*** DATA TO PROCESS Section Begins ***
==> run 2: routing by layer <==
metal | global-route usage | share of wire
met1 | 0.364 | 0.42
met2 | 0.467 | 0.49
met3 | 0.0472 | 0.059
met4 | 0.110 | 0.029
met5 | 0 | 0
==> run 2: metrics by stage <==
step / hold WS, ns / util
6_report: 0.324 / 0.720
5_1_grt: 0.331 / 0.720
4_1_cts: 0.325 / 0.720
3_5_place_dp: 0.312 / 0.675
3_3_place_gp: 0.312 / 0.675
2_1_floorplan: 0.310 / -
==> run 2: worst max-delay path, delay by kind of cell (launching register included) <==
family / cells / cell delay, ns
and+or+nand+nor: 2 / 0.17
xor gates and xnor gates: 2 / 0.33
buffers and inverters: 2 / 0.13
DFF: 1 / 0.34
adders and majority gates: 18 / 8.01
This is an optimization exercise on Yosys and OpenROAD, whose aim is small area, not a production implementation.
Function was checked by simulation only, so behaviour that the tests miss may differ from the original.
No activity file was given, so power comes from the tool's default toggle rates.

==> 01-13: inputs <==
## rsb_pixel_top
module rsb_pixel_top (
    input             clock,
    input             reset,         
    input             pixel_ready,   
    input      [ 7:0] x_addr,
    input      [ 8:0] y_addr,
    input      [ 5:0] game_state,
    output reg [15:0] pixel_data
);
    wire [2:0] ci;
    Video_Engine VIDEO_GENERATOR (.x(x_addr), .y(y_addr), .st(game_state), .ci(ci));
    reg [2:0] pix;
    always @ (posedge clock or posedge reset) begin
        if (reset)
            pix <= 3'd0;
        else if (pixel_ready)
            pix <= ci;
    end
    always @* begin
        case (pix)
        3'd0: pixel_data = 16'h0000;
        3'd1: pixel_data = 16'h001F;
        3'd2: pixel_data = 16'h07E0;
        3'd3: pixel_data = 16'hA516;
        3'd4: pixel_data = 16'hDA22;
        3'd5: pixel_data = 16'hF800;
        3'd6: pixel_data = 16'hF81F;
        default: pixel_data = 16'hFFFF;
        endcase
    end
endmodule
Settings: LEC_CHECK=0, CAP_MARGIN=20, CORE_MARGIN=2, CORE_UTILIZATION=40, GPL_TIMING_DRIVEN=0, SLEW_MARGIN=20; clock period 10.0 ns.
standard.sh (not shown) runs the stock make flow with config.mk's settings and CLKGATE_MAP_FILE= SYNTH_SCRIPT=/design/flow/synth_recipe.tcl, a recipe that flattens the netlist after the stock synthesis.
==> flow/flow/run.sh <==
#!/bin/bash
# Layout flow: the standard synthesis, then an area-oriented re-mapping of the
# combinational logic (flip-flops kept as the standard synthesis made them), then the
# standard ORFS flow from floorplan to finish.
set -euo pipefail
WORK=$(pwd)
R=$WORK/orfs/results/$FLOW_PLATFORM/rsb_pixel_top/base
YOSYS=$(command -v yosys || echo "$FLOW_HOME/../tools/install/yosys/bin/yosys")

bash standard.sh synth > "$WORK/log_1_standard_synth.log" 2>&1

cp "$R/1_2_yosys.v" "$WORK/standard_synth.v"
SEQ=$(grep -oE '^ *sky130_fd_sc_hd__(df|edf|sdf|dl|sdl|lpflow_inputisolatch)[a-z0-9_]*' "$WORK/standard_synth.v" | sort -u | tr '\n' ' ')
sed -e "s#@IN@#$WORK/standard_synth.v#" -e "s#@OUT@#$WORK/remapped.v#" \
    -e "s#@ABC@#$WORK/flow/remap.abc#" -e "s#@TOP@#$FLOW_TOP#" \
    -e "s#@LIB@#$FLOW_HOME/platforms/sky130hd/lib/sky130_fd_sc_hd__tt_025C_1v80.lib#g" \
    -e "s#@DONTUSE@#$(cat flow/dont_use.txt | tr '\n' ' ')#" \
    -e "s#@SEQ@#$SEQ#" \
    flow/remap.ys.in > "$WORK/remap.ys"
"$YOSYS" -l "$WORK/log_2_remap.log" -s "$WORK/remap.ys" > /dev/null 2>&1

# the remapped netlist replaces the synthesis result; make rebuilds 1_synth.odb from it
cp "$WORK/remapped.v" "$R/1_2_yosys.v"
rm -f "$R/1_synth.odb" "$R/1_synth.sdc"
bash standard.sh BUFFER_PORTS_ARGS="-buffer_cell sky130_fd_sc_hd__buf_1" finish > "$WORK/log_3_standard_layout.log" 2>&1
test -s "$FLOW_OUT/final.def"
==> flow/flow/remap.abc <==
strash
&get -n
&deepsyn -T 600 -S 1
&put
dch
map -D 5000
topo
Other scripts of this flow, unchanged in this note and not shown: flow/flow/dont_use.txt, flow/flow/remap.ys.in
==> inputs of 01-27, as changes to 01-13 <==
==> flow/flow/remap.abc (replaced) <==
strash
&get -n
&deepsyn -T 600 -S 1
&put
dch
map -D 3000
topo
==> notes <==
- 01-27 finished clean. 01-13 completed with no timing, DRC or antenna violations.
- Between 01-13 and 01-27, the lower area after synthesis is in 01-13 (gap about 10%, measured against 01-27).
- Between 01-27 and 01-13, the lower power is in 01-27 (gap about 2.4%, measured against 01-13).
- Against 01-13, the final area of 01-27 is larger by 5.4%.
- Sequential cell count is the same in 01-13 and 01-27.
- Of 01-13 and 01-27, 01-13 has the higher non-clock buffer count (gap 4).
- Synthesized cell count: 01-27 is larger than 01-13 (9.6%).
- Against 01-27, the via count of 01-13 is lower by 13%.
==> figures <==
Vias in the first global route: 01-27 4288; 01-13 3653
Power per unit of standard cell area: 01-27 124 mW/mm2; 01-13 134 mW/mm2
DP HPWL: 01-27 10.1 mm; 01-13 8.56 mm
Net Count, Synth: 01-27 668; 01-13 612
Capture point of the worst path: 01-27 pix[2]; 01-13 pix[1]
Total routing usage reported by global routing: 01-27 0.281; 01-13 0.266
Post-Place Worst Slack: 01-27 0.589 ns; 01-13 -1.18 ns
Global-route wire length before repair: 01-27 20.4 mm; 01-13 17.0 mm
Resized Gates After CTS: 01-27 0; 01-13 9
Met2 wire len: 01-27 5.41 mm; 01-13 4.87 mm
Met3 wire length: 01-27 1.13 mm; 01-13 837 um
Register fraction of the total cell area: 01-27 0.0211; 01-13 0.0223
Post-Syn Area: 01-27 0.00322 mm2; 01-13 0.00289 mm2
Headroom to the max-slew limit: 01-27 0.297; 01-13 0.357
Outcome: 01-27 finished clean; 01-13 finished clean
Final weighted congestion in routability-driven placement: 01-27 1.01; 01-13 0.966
*** DATA TO PROCESS Section Ends ***
*** DATA TO PROCESS Section Begins ***
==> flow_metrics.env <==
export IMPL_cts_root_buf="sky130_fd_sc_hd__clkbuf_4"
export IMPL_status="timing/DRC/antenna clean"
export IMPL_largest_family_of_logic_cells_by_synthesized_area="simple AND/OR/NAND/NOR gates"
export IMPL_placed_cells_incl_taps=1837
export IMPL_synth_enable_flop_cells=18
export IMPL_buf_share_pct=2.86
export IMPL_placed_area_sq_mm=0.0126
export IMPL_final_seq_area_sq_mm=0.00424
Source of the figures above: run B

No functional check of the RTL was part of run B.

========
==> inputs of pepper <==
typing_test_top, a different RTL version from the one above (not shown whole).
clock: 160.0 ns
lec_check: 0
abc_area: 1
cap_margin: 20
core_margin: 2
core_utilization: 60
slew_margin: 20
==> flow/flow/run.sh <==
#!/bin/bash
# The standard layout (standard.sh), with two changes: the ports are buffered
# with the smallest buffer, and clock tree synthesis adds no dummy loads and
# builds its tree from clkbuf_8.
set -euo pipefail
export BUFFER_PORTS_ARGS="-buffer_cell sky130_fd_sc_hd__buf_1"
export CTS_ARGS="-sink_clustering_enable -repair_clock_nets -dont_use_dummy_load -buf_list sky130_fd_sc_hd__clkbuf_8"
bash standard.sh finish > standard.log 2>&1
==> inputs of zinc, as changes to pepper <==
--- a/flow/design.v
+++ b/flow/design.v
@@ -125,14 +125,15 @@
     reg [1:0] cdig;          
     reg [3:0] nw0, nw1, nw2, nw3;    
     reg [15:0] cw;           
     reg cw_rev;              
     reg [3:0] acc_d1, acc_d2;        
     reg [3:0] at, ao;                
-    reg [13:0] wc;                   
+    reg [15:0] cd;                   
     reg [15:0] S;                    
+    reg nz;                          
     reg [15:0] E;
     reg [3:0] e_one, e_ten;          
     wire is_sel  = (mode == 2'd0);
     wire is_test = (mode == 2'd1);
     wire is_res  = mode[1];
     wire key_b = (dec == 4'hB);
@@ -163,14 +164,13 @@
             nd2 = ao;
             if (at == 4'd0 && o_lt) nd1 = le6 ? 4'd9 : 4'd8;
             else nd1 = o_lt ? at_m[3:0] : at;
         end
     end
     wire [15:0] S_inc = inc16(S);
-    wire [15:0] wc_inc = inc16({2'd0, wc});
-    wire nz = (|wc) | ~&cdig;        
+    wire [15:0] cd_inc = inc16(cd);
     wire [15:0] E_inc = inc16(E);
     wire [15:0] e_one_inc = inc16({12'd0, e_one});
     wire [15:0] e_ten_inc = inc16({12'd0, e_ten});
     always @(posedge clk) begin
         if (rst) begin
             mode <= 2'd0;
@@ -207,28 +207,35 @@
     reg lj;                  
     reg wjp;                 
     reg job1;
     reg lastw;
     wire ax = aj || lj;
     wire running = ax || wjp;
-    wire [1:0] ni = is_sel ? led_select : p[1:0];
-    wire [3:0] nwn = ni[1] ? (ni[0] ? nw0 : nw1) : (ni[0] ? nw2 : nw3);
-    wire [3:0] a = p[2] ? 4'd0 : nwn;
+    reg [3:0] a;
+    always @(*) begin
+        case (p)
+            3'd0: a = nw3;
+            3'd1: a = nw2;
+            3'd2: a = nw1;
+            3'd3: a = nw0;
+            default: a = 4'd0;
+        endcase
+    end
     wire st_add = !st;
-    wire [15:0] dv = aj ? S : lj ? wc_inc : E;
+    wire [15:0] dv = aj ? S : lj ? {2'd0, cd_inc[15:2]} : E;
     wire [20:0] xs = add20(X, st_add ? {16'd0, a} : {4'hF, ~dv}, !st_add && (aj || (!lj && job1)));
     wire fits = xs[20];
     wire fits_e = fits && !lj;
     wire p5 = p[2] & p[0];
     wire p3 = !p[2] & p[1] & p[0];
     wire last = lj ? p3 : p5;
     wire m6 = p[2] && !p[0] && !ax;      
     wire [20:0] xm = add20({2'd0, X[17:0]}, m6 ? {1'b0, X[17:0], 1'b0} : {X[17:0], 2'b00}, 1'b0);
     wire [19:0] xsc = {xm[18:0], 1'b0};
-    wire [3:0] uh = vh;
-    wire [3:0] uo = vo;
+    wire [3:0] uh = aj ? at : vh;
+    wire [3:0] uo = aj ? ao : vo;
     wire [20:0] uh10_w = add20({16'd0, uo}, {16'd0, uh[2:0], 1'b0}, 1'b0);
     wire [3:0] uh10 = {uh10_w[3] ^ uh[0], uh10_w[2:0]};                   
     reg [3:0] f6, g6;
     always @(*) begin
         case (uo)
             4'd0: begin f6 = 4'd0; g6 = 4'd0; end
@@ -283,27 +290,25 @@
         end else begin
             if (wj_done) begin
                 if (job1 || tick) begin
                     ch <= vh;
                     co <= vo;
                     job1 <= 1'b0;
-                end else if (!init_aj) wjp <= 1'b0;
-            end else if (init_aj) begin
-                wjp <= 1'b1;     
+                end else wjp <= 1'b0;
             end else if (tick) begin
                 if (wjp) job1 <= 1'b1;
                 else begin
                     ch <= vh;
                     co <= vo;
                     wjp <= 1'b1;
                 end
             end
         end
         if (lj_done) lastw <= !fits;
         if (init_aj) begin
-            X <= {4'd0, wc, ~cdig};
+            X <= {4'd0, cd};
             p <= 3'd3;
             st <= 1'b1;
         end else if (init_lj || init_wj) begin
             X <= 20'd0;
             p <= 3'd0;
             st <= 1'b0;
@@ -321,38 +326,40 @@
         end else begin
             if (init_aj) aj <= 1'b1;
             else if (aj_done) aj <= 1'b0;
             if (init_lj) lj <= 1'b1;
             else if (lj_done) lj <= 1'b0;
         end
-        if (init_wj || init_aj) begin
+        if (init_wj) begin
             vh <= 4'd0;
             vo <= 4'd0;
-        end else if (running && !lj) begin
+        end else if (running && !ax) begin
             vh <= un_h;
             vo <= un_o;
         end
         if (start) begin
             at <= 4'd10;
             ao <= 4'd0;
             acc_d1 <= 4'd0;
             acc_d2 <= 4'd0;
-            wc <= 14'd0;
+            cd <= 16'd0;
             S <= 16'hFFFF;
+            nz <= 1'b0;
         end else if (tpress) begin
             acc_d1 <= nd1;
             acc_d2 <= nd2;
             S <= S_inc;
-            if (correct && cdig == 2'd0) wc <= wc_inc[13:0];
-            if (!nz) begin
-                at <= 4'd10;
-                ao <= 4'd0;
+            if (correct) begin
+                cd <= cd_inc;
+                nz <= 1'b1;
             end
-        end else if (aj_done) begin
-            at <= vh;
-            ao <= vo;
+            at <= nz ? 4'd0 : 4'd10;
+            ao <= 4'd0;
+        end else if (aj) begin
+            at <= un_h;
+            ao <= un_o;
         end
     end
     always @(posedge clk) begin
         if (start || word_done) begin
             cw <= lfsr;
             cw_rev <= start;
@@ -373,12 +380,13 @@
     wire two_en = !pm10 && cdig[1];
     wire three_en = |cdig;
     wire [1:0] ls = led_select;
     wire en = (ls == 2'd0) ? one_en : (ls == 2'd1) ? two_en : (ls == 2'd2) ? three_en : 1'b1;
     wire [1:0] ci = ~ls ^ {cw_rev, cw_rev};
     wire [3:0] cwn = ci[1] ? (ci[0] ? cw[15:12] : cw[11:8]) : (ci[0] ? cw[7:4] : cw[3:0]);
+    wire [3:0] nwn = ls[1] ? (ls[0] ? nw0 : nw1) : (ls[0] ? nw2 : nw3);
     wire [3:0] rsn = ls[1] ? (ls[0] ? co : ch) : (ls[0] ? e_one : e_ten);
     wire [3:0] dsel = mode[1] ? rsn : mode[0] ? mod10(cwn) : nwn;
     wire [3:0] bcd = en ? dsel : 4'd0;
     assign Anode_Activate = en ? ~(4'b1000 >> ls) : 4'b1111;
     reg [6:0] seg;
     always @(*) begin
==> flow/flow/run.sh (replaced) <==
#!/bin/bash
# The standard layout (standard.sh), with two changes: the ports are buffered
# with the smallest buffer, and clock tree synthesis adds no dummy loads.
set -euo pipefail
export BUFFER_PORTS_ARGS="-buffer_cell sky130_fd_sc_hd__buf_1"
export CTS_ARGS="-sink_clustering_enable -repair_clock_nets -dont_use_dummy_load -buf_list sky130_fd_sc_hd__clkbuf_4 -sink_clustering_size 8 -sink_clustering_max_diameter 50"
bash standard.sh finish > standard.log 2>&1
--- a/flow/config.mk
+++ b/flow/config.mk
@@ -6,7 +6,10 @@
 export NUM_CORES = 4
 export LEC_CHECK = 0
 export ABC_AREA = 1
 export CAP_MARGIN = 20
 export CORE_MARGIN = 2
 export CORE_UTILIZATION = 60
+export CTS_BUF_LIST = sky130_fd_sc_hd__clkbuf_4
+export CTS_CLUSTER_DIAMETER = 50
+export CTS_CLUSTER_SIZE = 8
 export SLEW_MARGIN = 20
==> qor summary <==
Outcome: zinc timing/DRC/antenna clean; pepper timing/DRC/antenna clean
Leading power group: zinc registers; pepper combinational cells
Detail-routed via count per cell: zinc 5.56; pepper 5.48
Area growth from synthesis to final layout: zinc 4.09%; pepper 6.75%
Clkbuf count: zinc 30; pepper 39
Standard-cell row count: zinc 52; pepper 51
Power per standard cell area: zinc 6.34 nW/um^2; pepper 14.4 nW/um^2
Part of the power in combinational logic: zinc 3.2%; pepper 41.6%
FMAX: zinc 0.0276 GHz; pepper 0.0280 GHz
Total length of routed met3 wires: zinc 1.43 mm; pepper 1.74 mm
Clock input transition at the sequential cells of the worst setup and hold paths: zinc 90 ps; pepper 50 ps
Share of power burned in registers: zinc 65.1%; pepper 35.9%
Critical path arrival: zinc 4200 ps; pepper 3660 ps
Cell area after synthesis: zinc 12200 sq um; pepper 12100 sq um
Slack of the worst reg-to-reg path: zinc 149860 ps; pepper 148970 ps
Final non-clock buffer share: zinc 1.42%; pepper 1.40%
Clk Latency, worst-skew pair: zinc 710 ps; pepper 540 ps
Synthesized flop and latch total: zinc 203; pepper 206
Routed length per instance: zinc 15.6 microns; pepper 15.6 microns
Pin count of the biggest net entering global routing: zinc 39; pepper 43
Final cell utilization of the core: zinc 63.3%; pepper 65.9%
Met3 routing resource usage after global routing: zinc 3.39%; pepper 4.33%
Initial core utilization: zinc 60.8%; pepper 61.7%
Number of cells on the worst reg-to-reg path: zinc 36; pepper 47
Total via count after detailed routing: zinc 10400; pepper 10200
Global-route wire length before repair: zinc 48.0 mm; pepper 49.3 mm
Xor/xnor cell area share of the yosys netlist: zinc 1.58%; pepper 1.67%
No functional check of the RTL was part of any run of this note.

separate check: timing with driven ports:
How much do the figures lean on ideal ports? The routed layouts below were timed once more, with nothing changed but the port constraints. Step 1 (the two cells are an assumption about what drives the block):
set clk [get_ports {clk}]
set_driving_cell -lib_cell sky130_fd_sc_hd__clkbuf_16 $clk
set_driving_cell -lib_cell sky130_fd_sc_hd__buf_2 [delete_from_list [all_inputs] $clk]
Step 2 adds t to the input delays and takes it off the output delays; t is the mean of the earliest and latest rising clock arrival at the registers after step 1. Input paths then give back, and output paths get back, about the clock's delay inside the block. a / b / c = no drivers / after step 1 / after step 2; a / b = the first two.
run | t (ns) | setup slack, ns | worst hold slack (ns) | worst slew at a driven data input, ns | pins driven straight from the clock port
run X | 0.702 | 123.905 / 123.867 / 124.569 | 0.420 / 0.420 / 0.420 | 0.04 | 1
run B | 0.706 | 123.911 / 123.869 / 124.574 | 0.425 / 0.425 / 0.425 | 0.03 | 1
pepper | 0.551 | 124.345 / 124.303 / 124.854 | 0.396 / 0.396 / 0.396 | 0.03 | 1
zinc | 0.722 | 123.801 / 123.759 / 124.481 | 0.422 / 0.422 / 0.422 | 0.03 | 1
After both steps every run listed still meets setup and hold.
*** DATA TO PROCESS Section Ends ***
PROBLEM REQUIREMENTS: From the records above, give again exactly the lines running from the line with "5_1_grt: 0.331 / 0.720" to the line with "DFF: 1 / 0.34", inclusive.

YOUR SOLUTION:
5_1_grt: 0.331 / 0.720
4_1_cts: 0.325 / 0.720
3_5_place_dp: 0.312 / 0.675
3_3_place_gp: 0.312 / 0.675
2_1_floorplan: 0.310 / -
==> run 2: worst max-delay path, delay by kind of cell (launching register included) <==
family / cells / cell delay, ns
and+or+nand+nor: 2 / 0.17
xor gates and xnor gates: 2 / 0.33
buffers and inverters: 2 / 0.13
DFF: 1 / 0.34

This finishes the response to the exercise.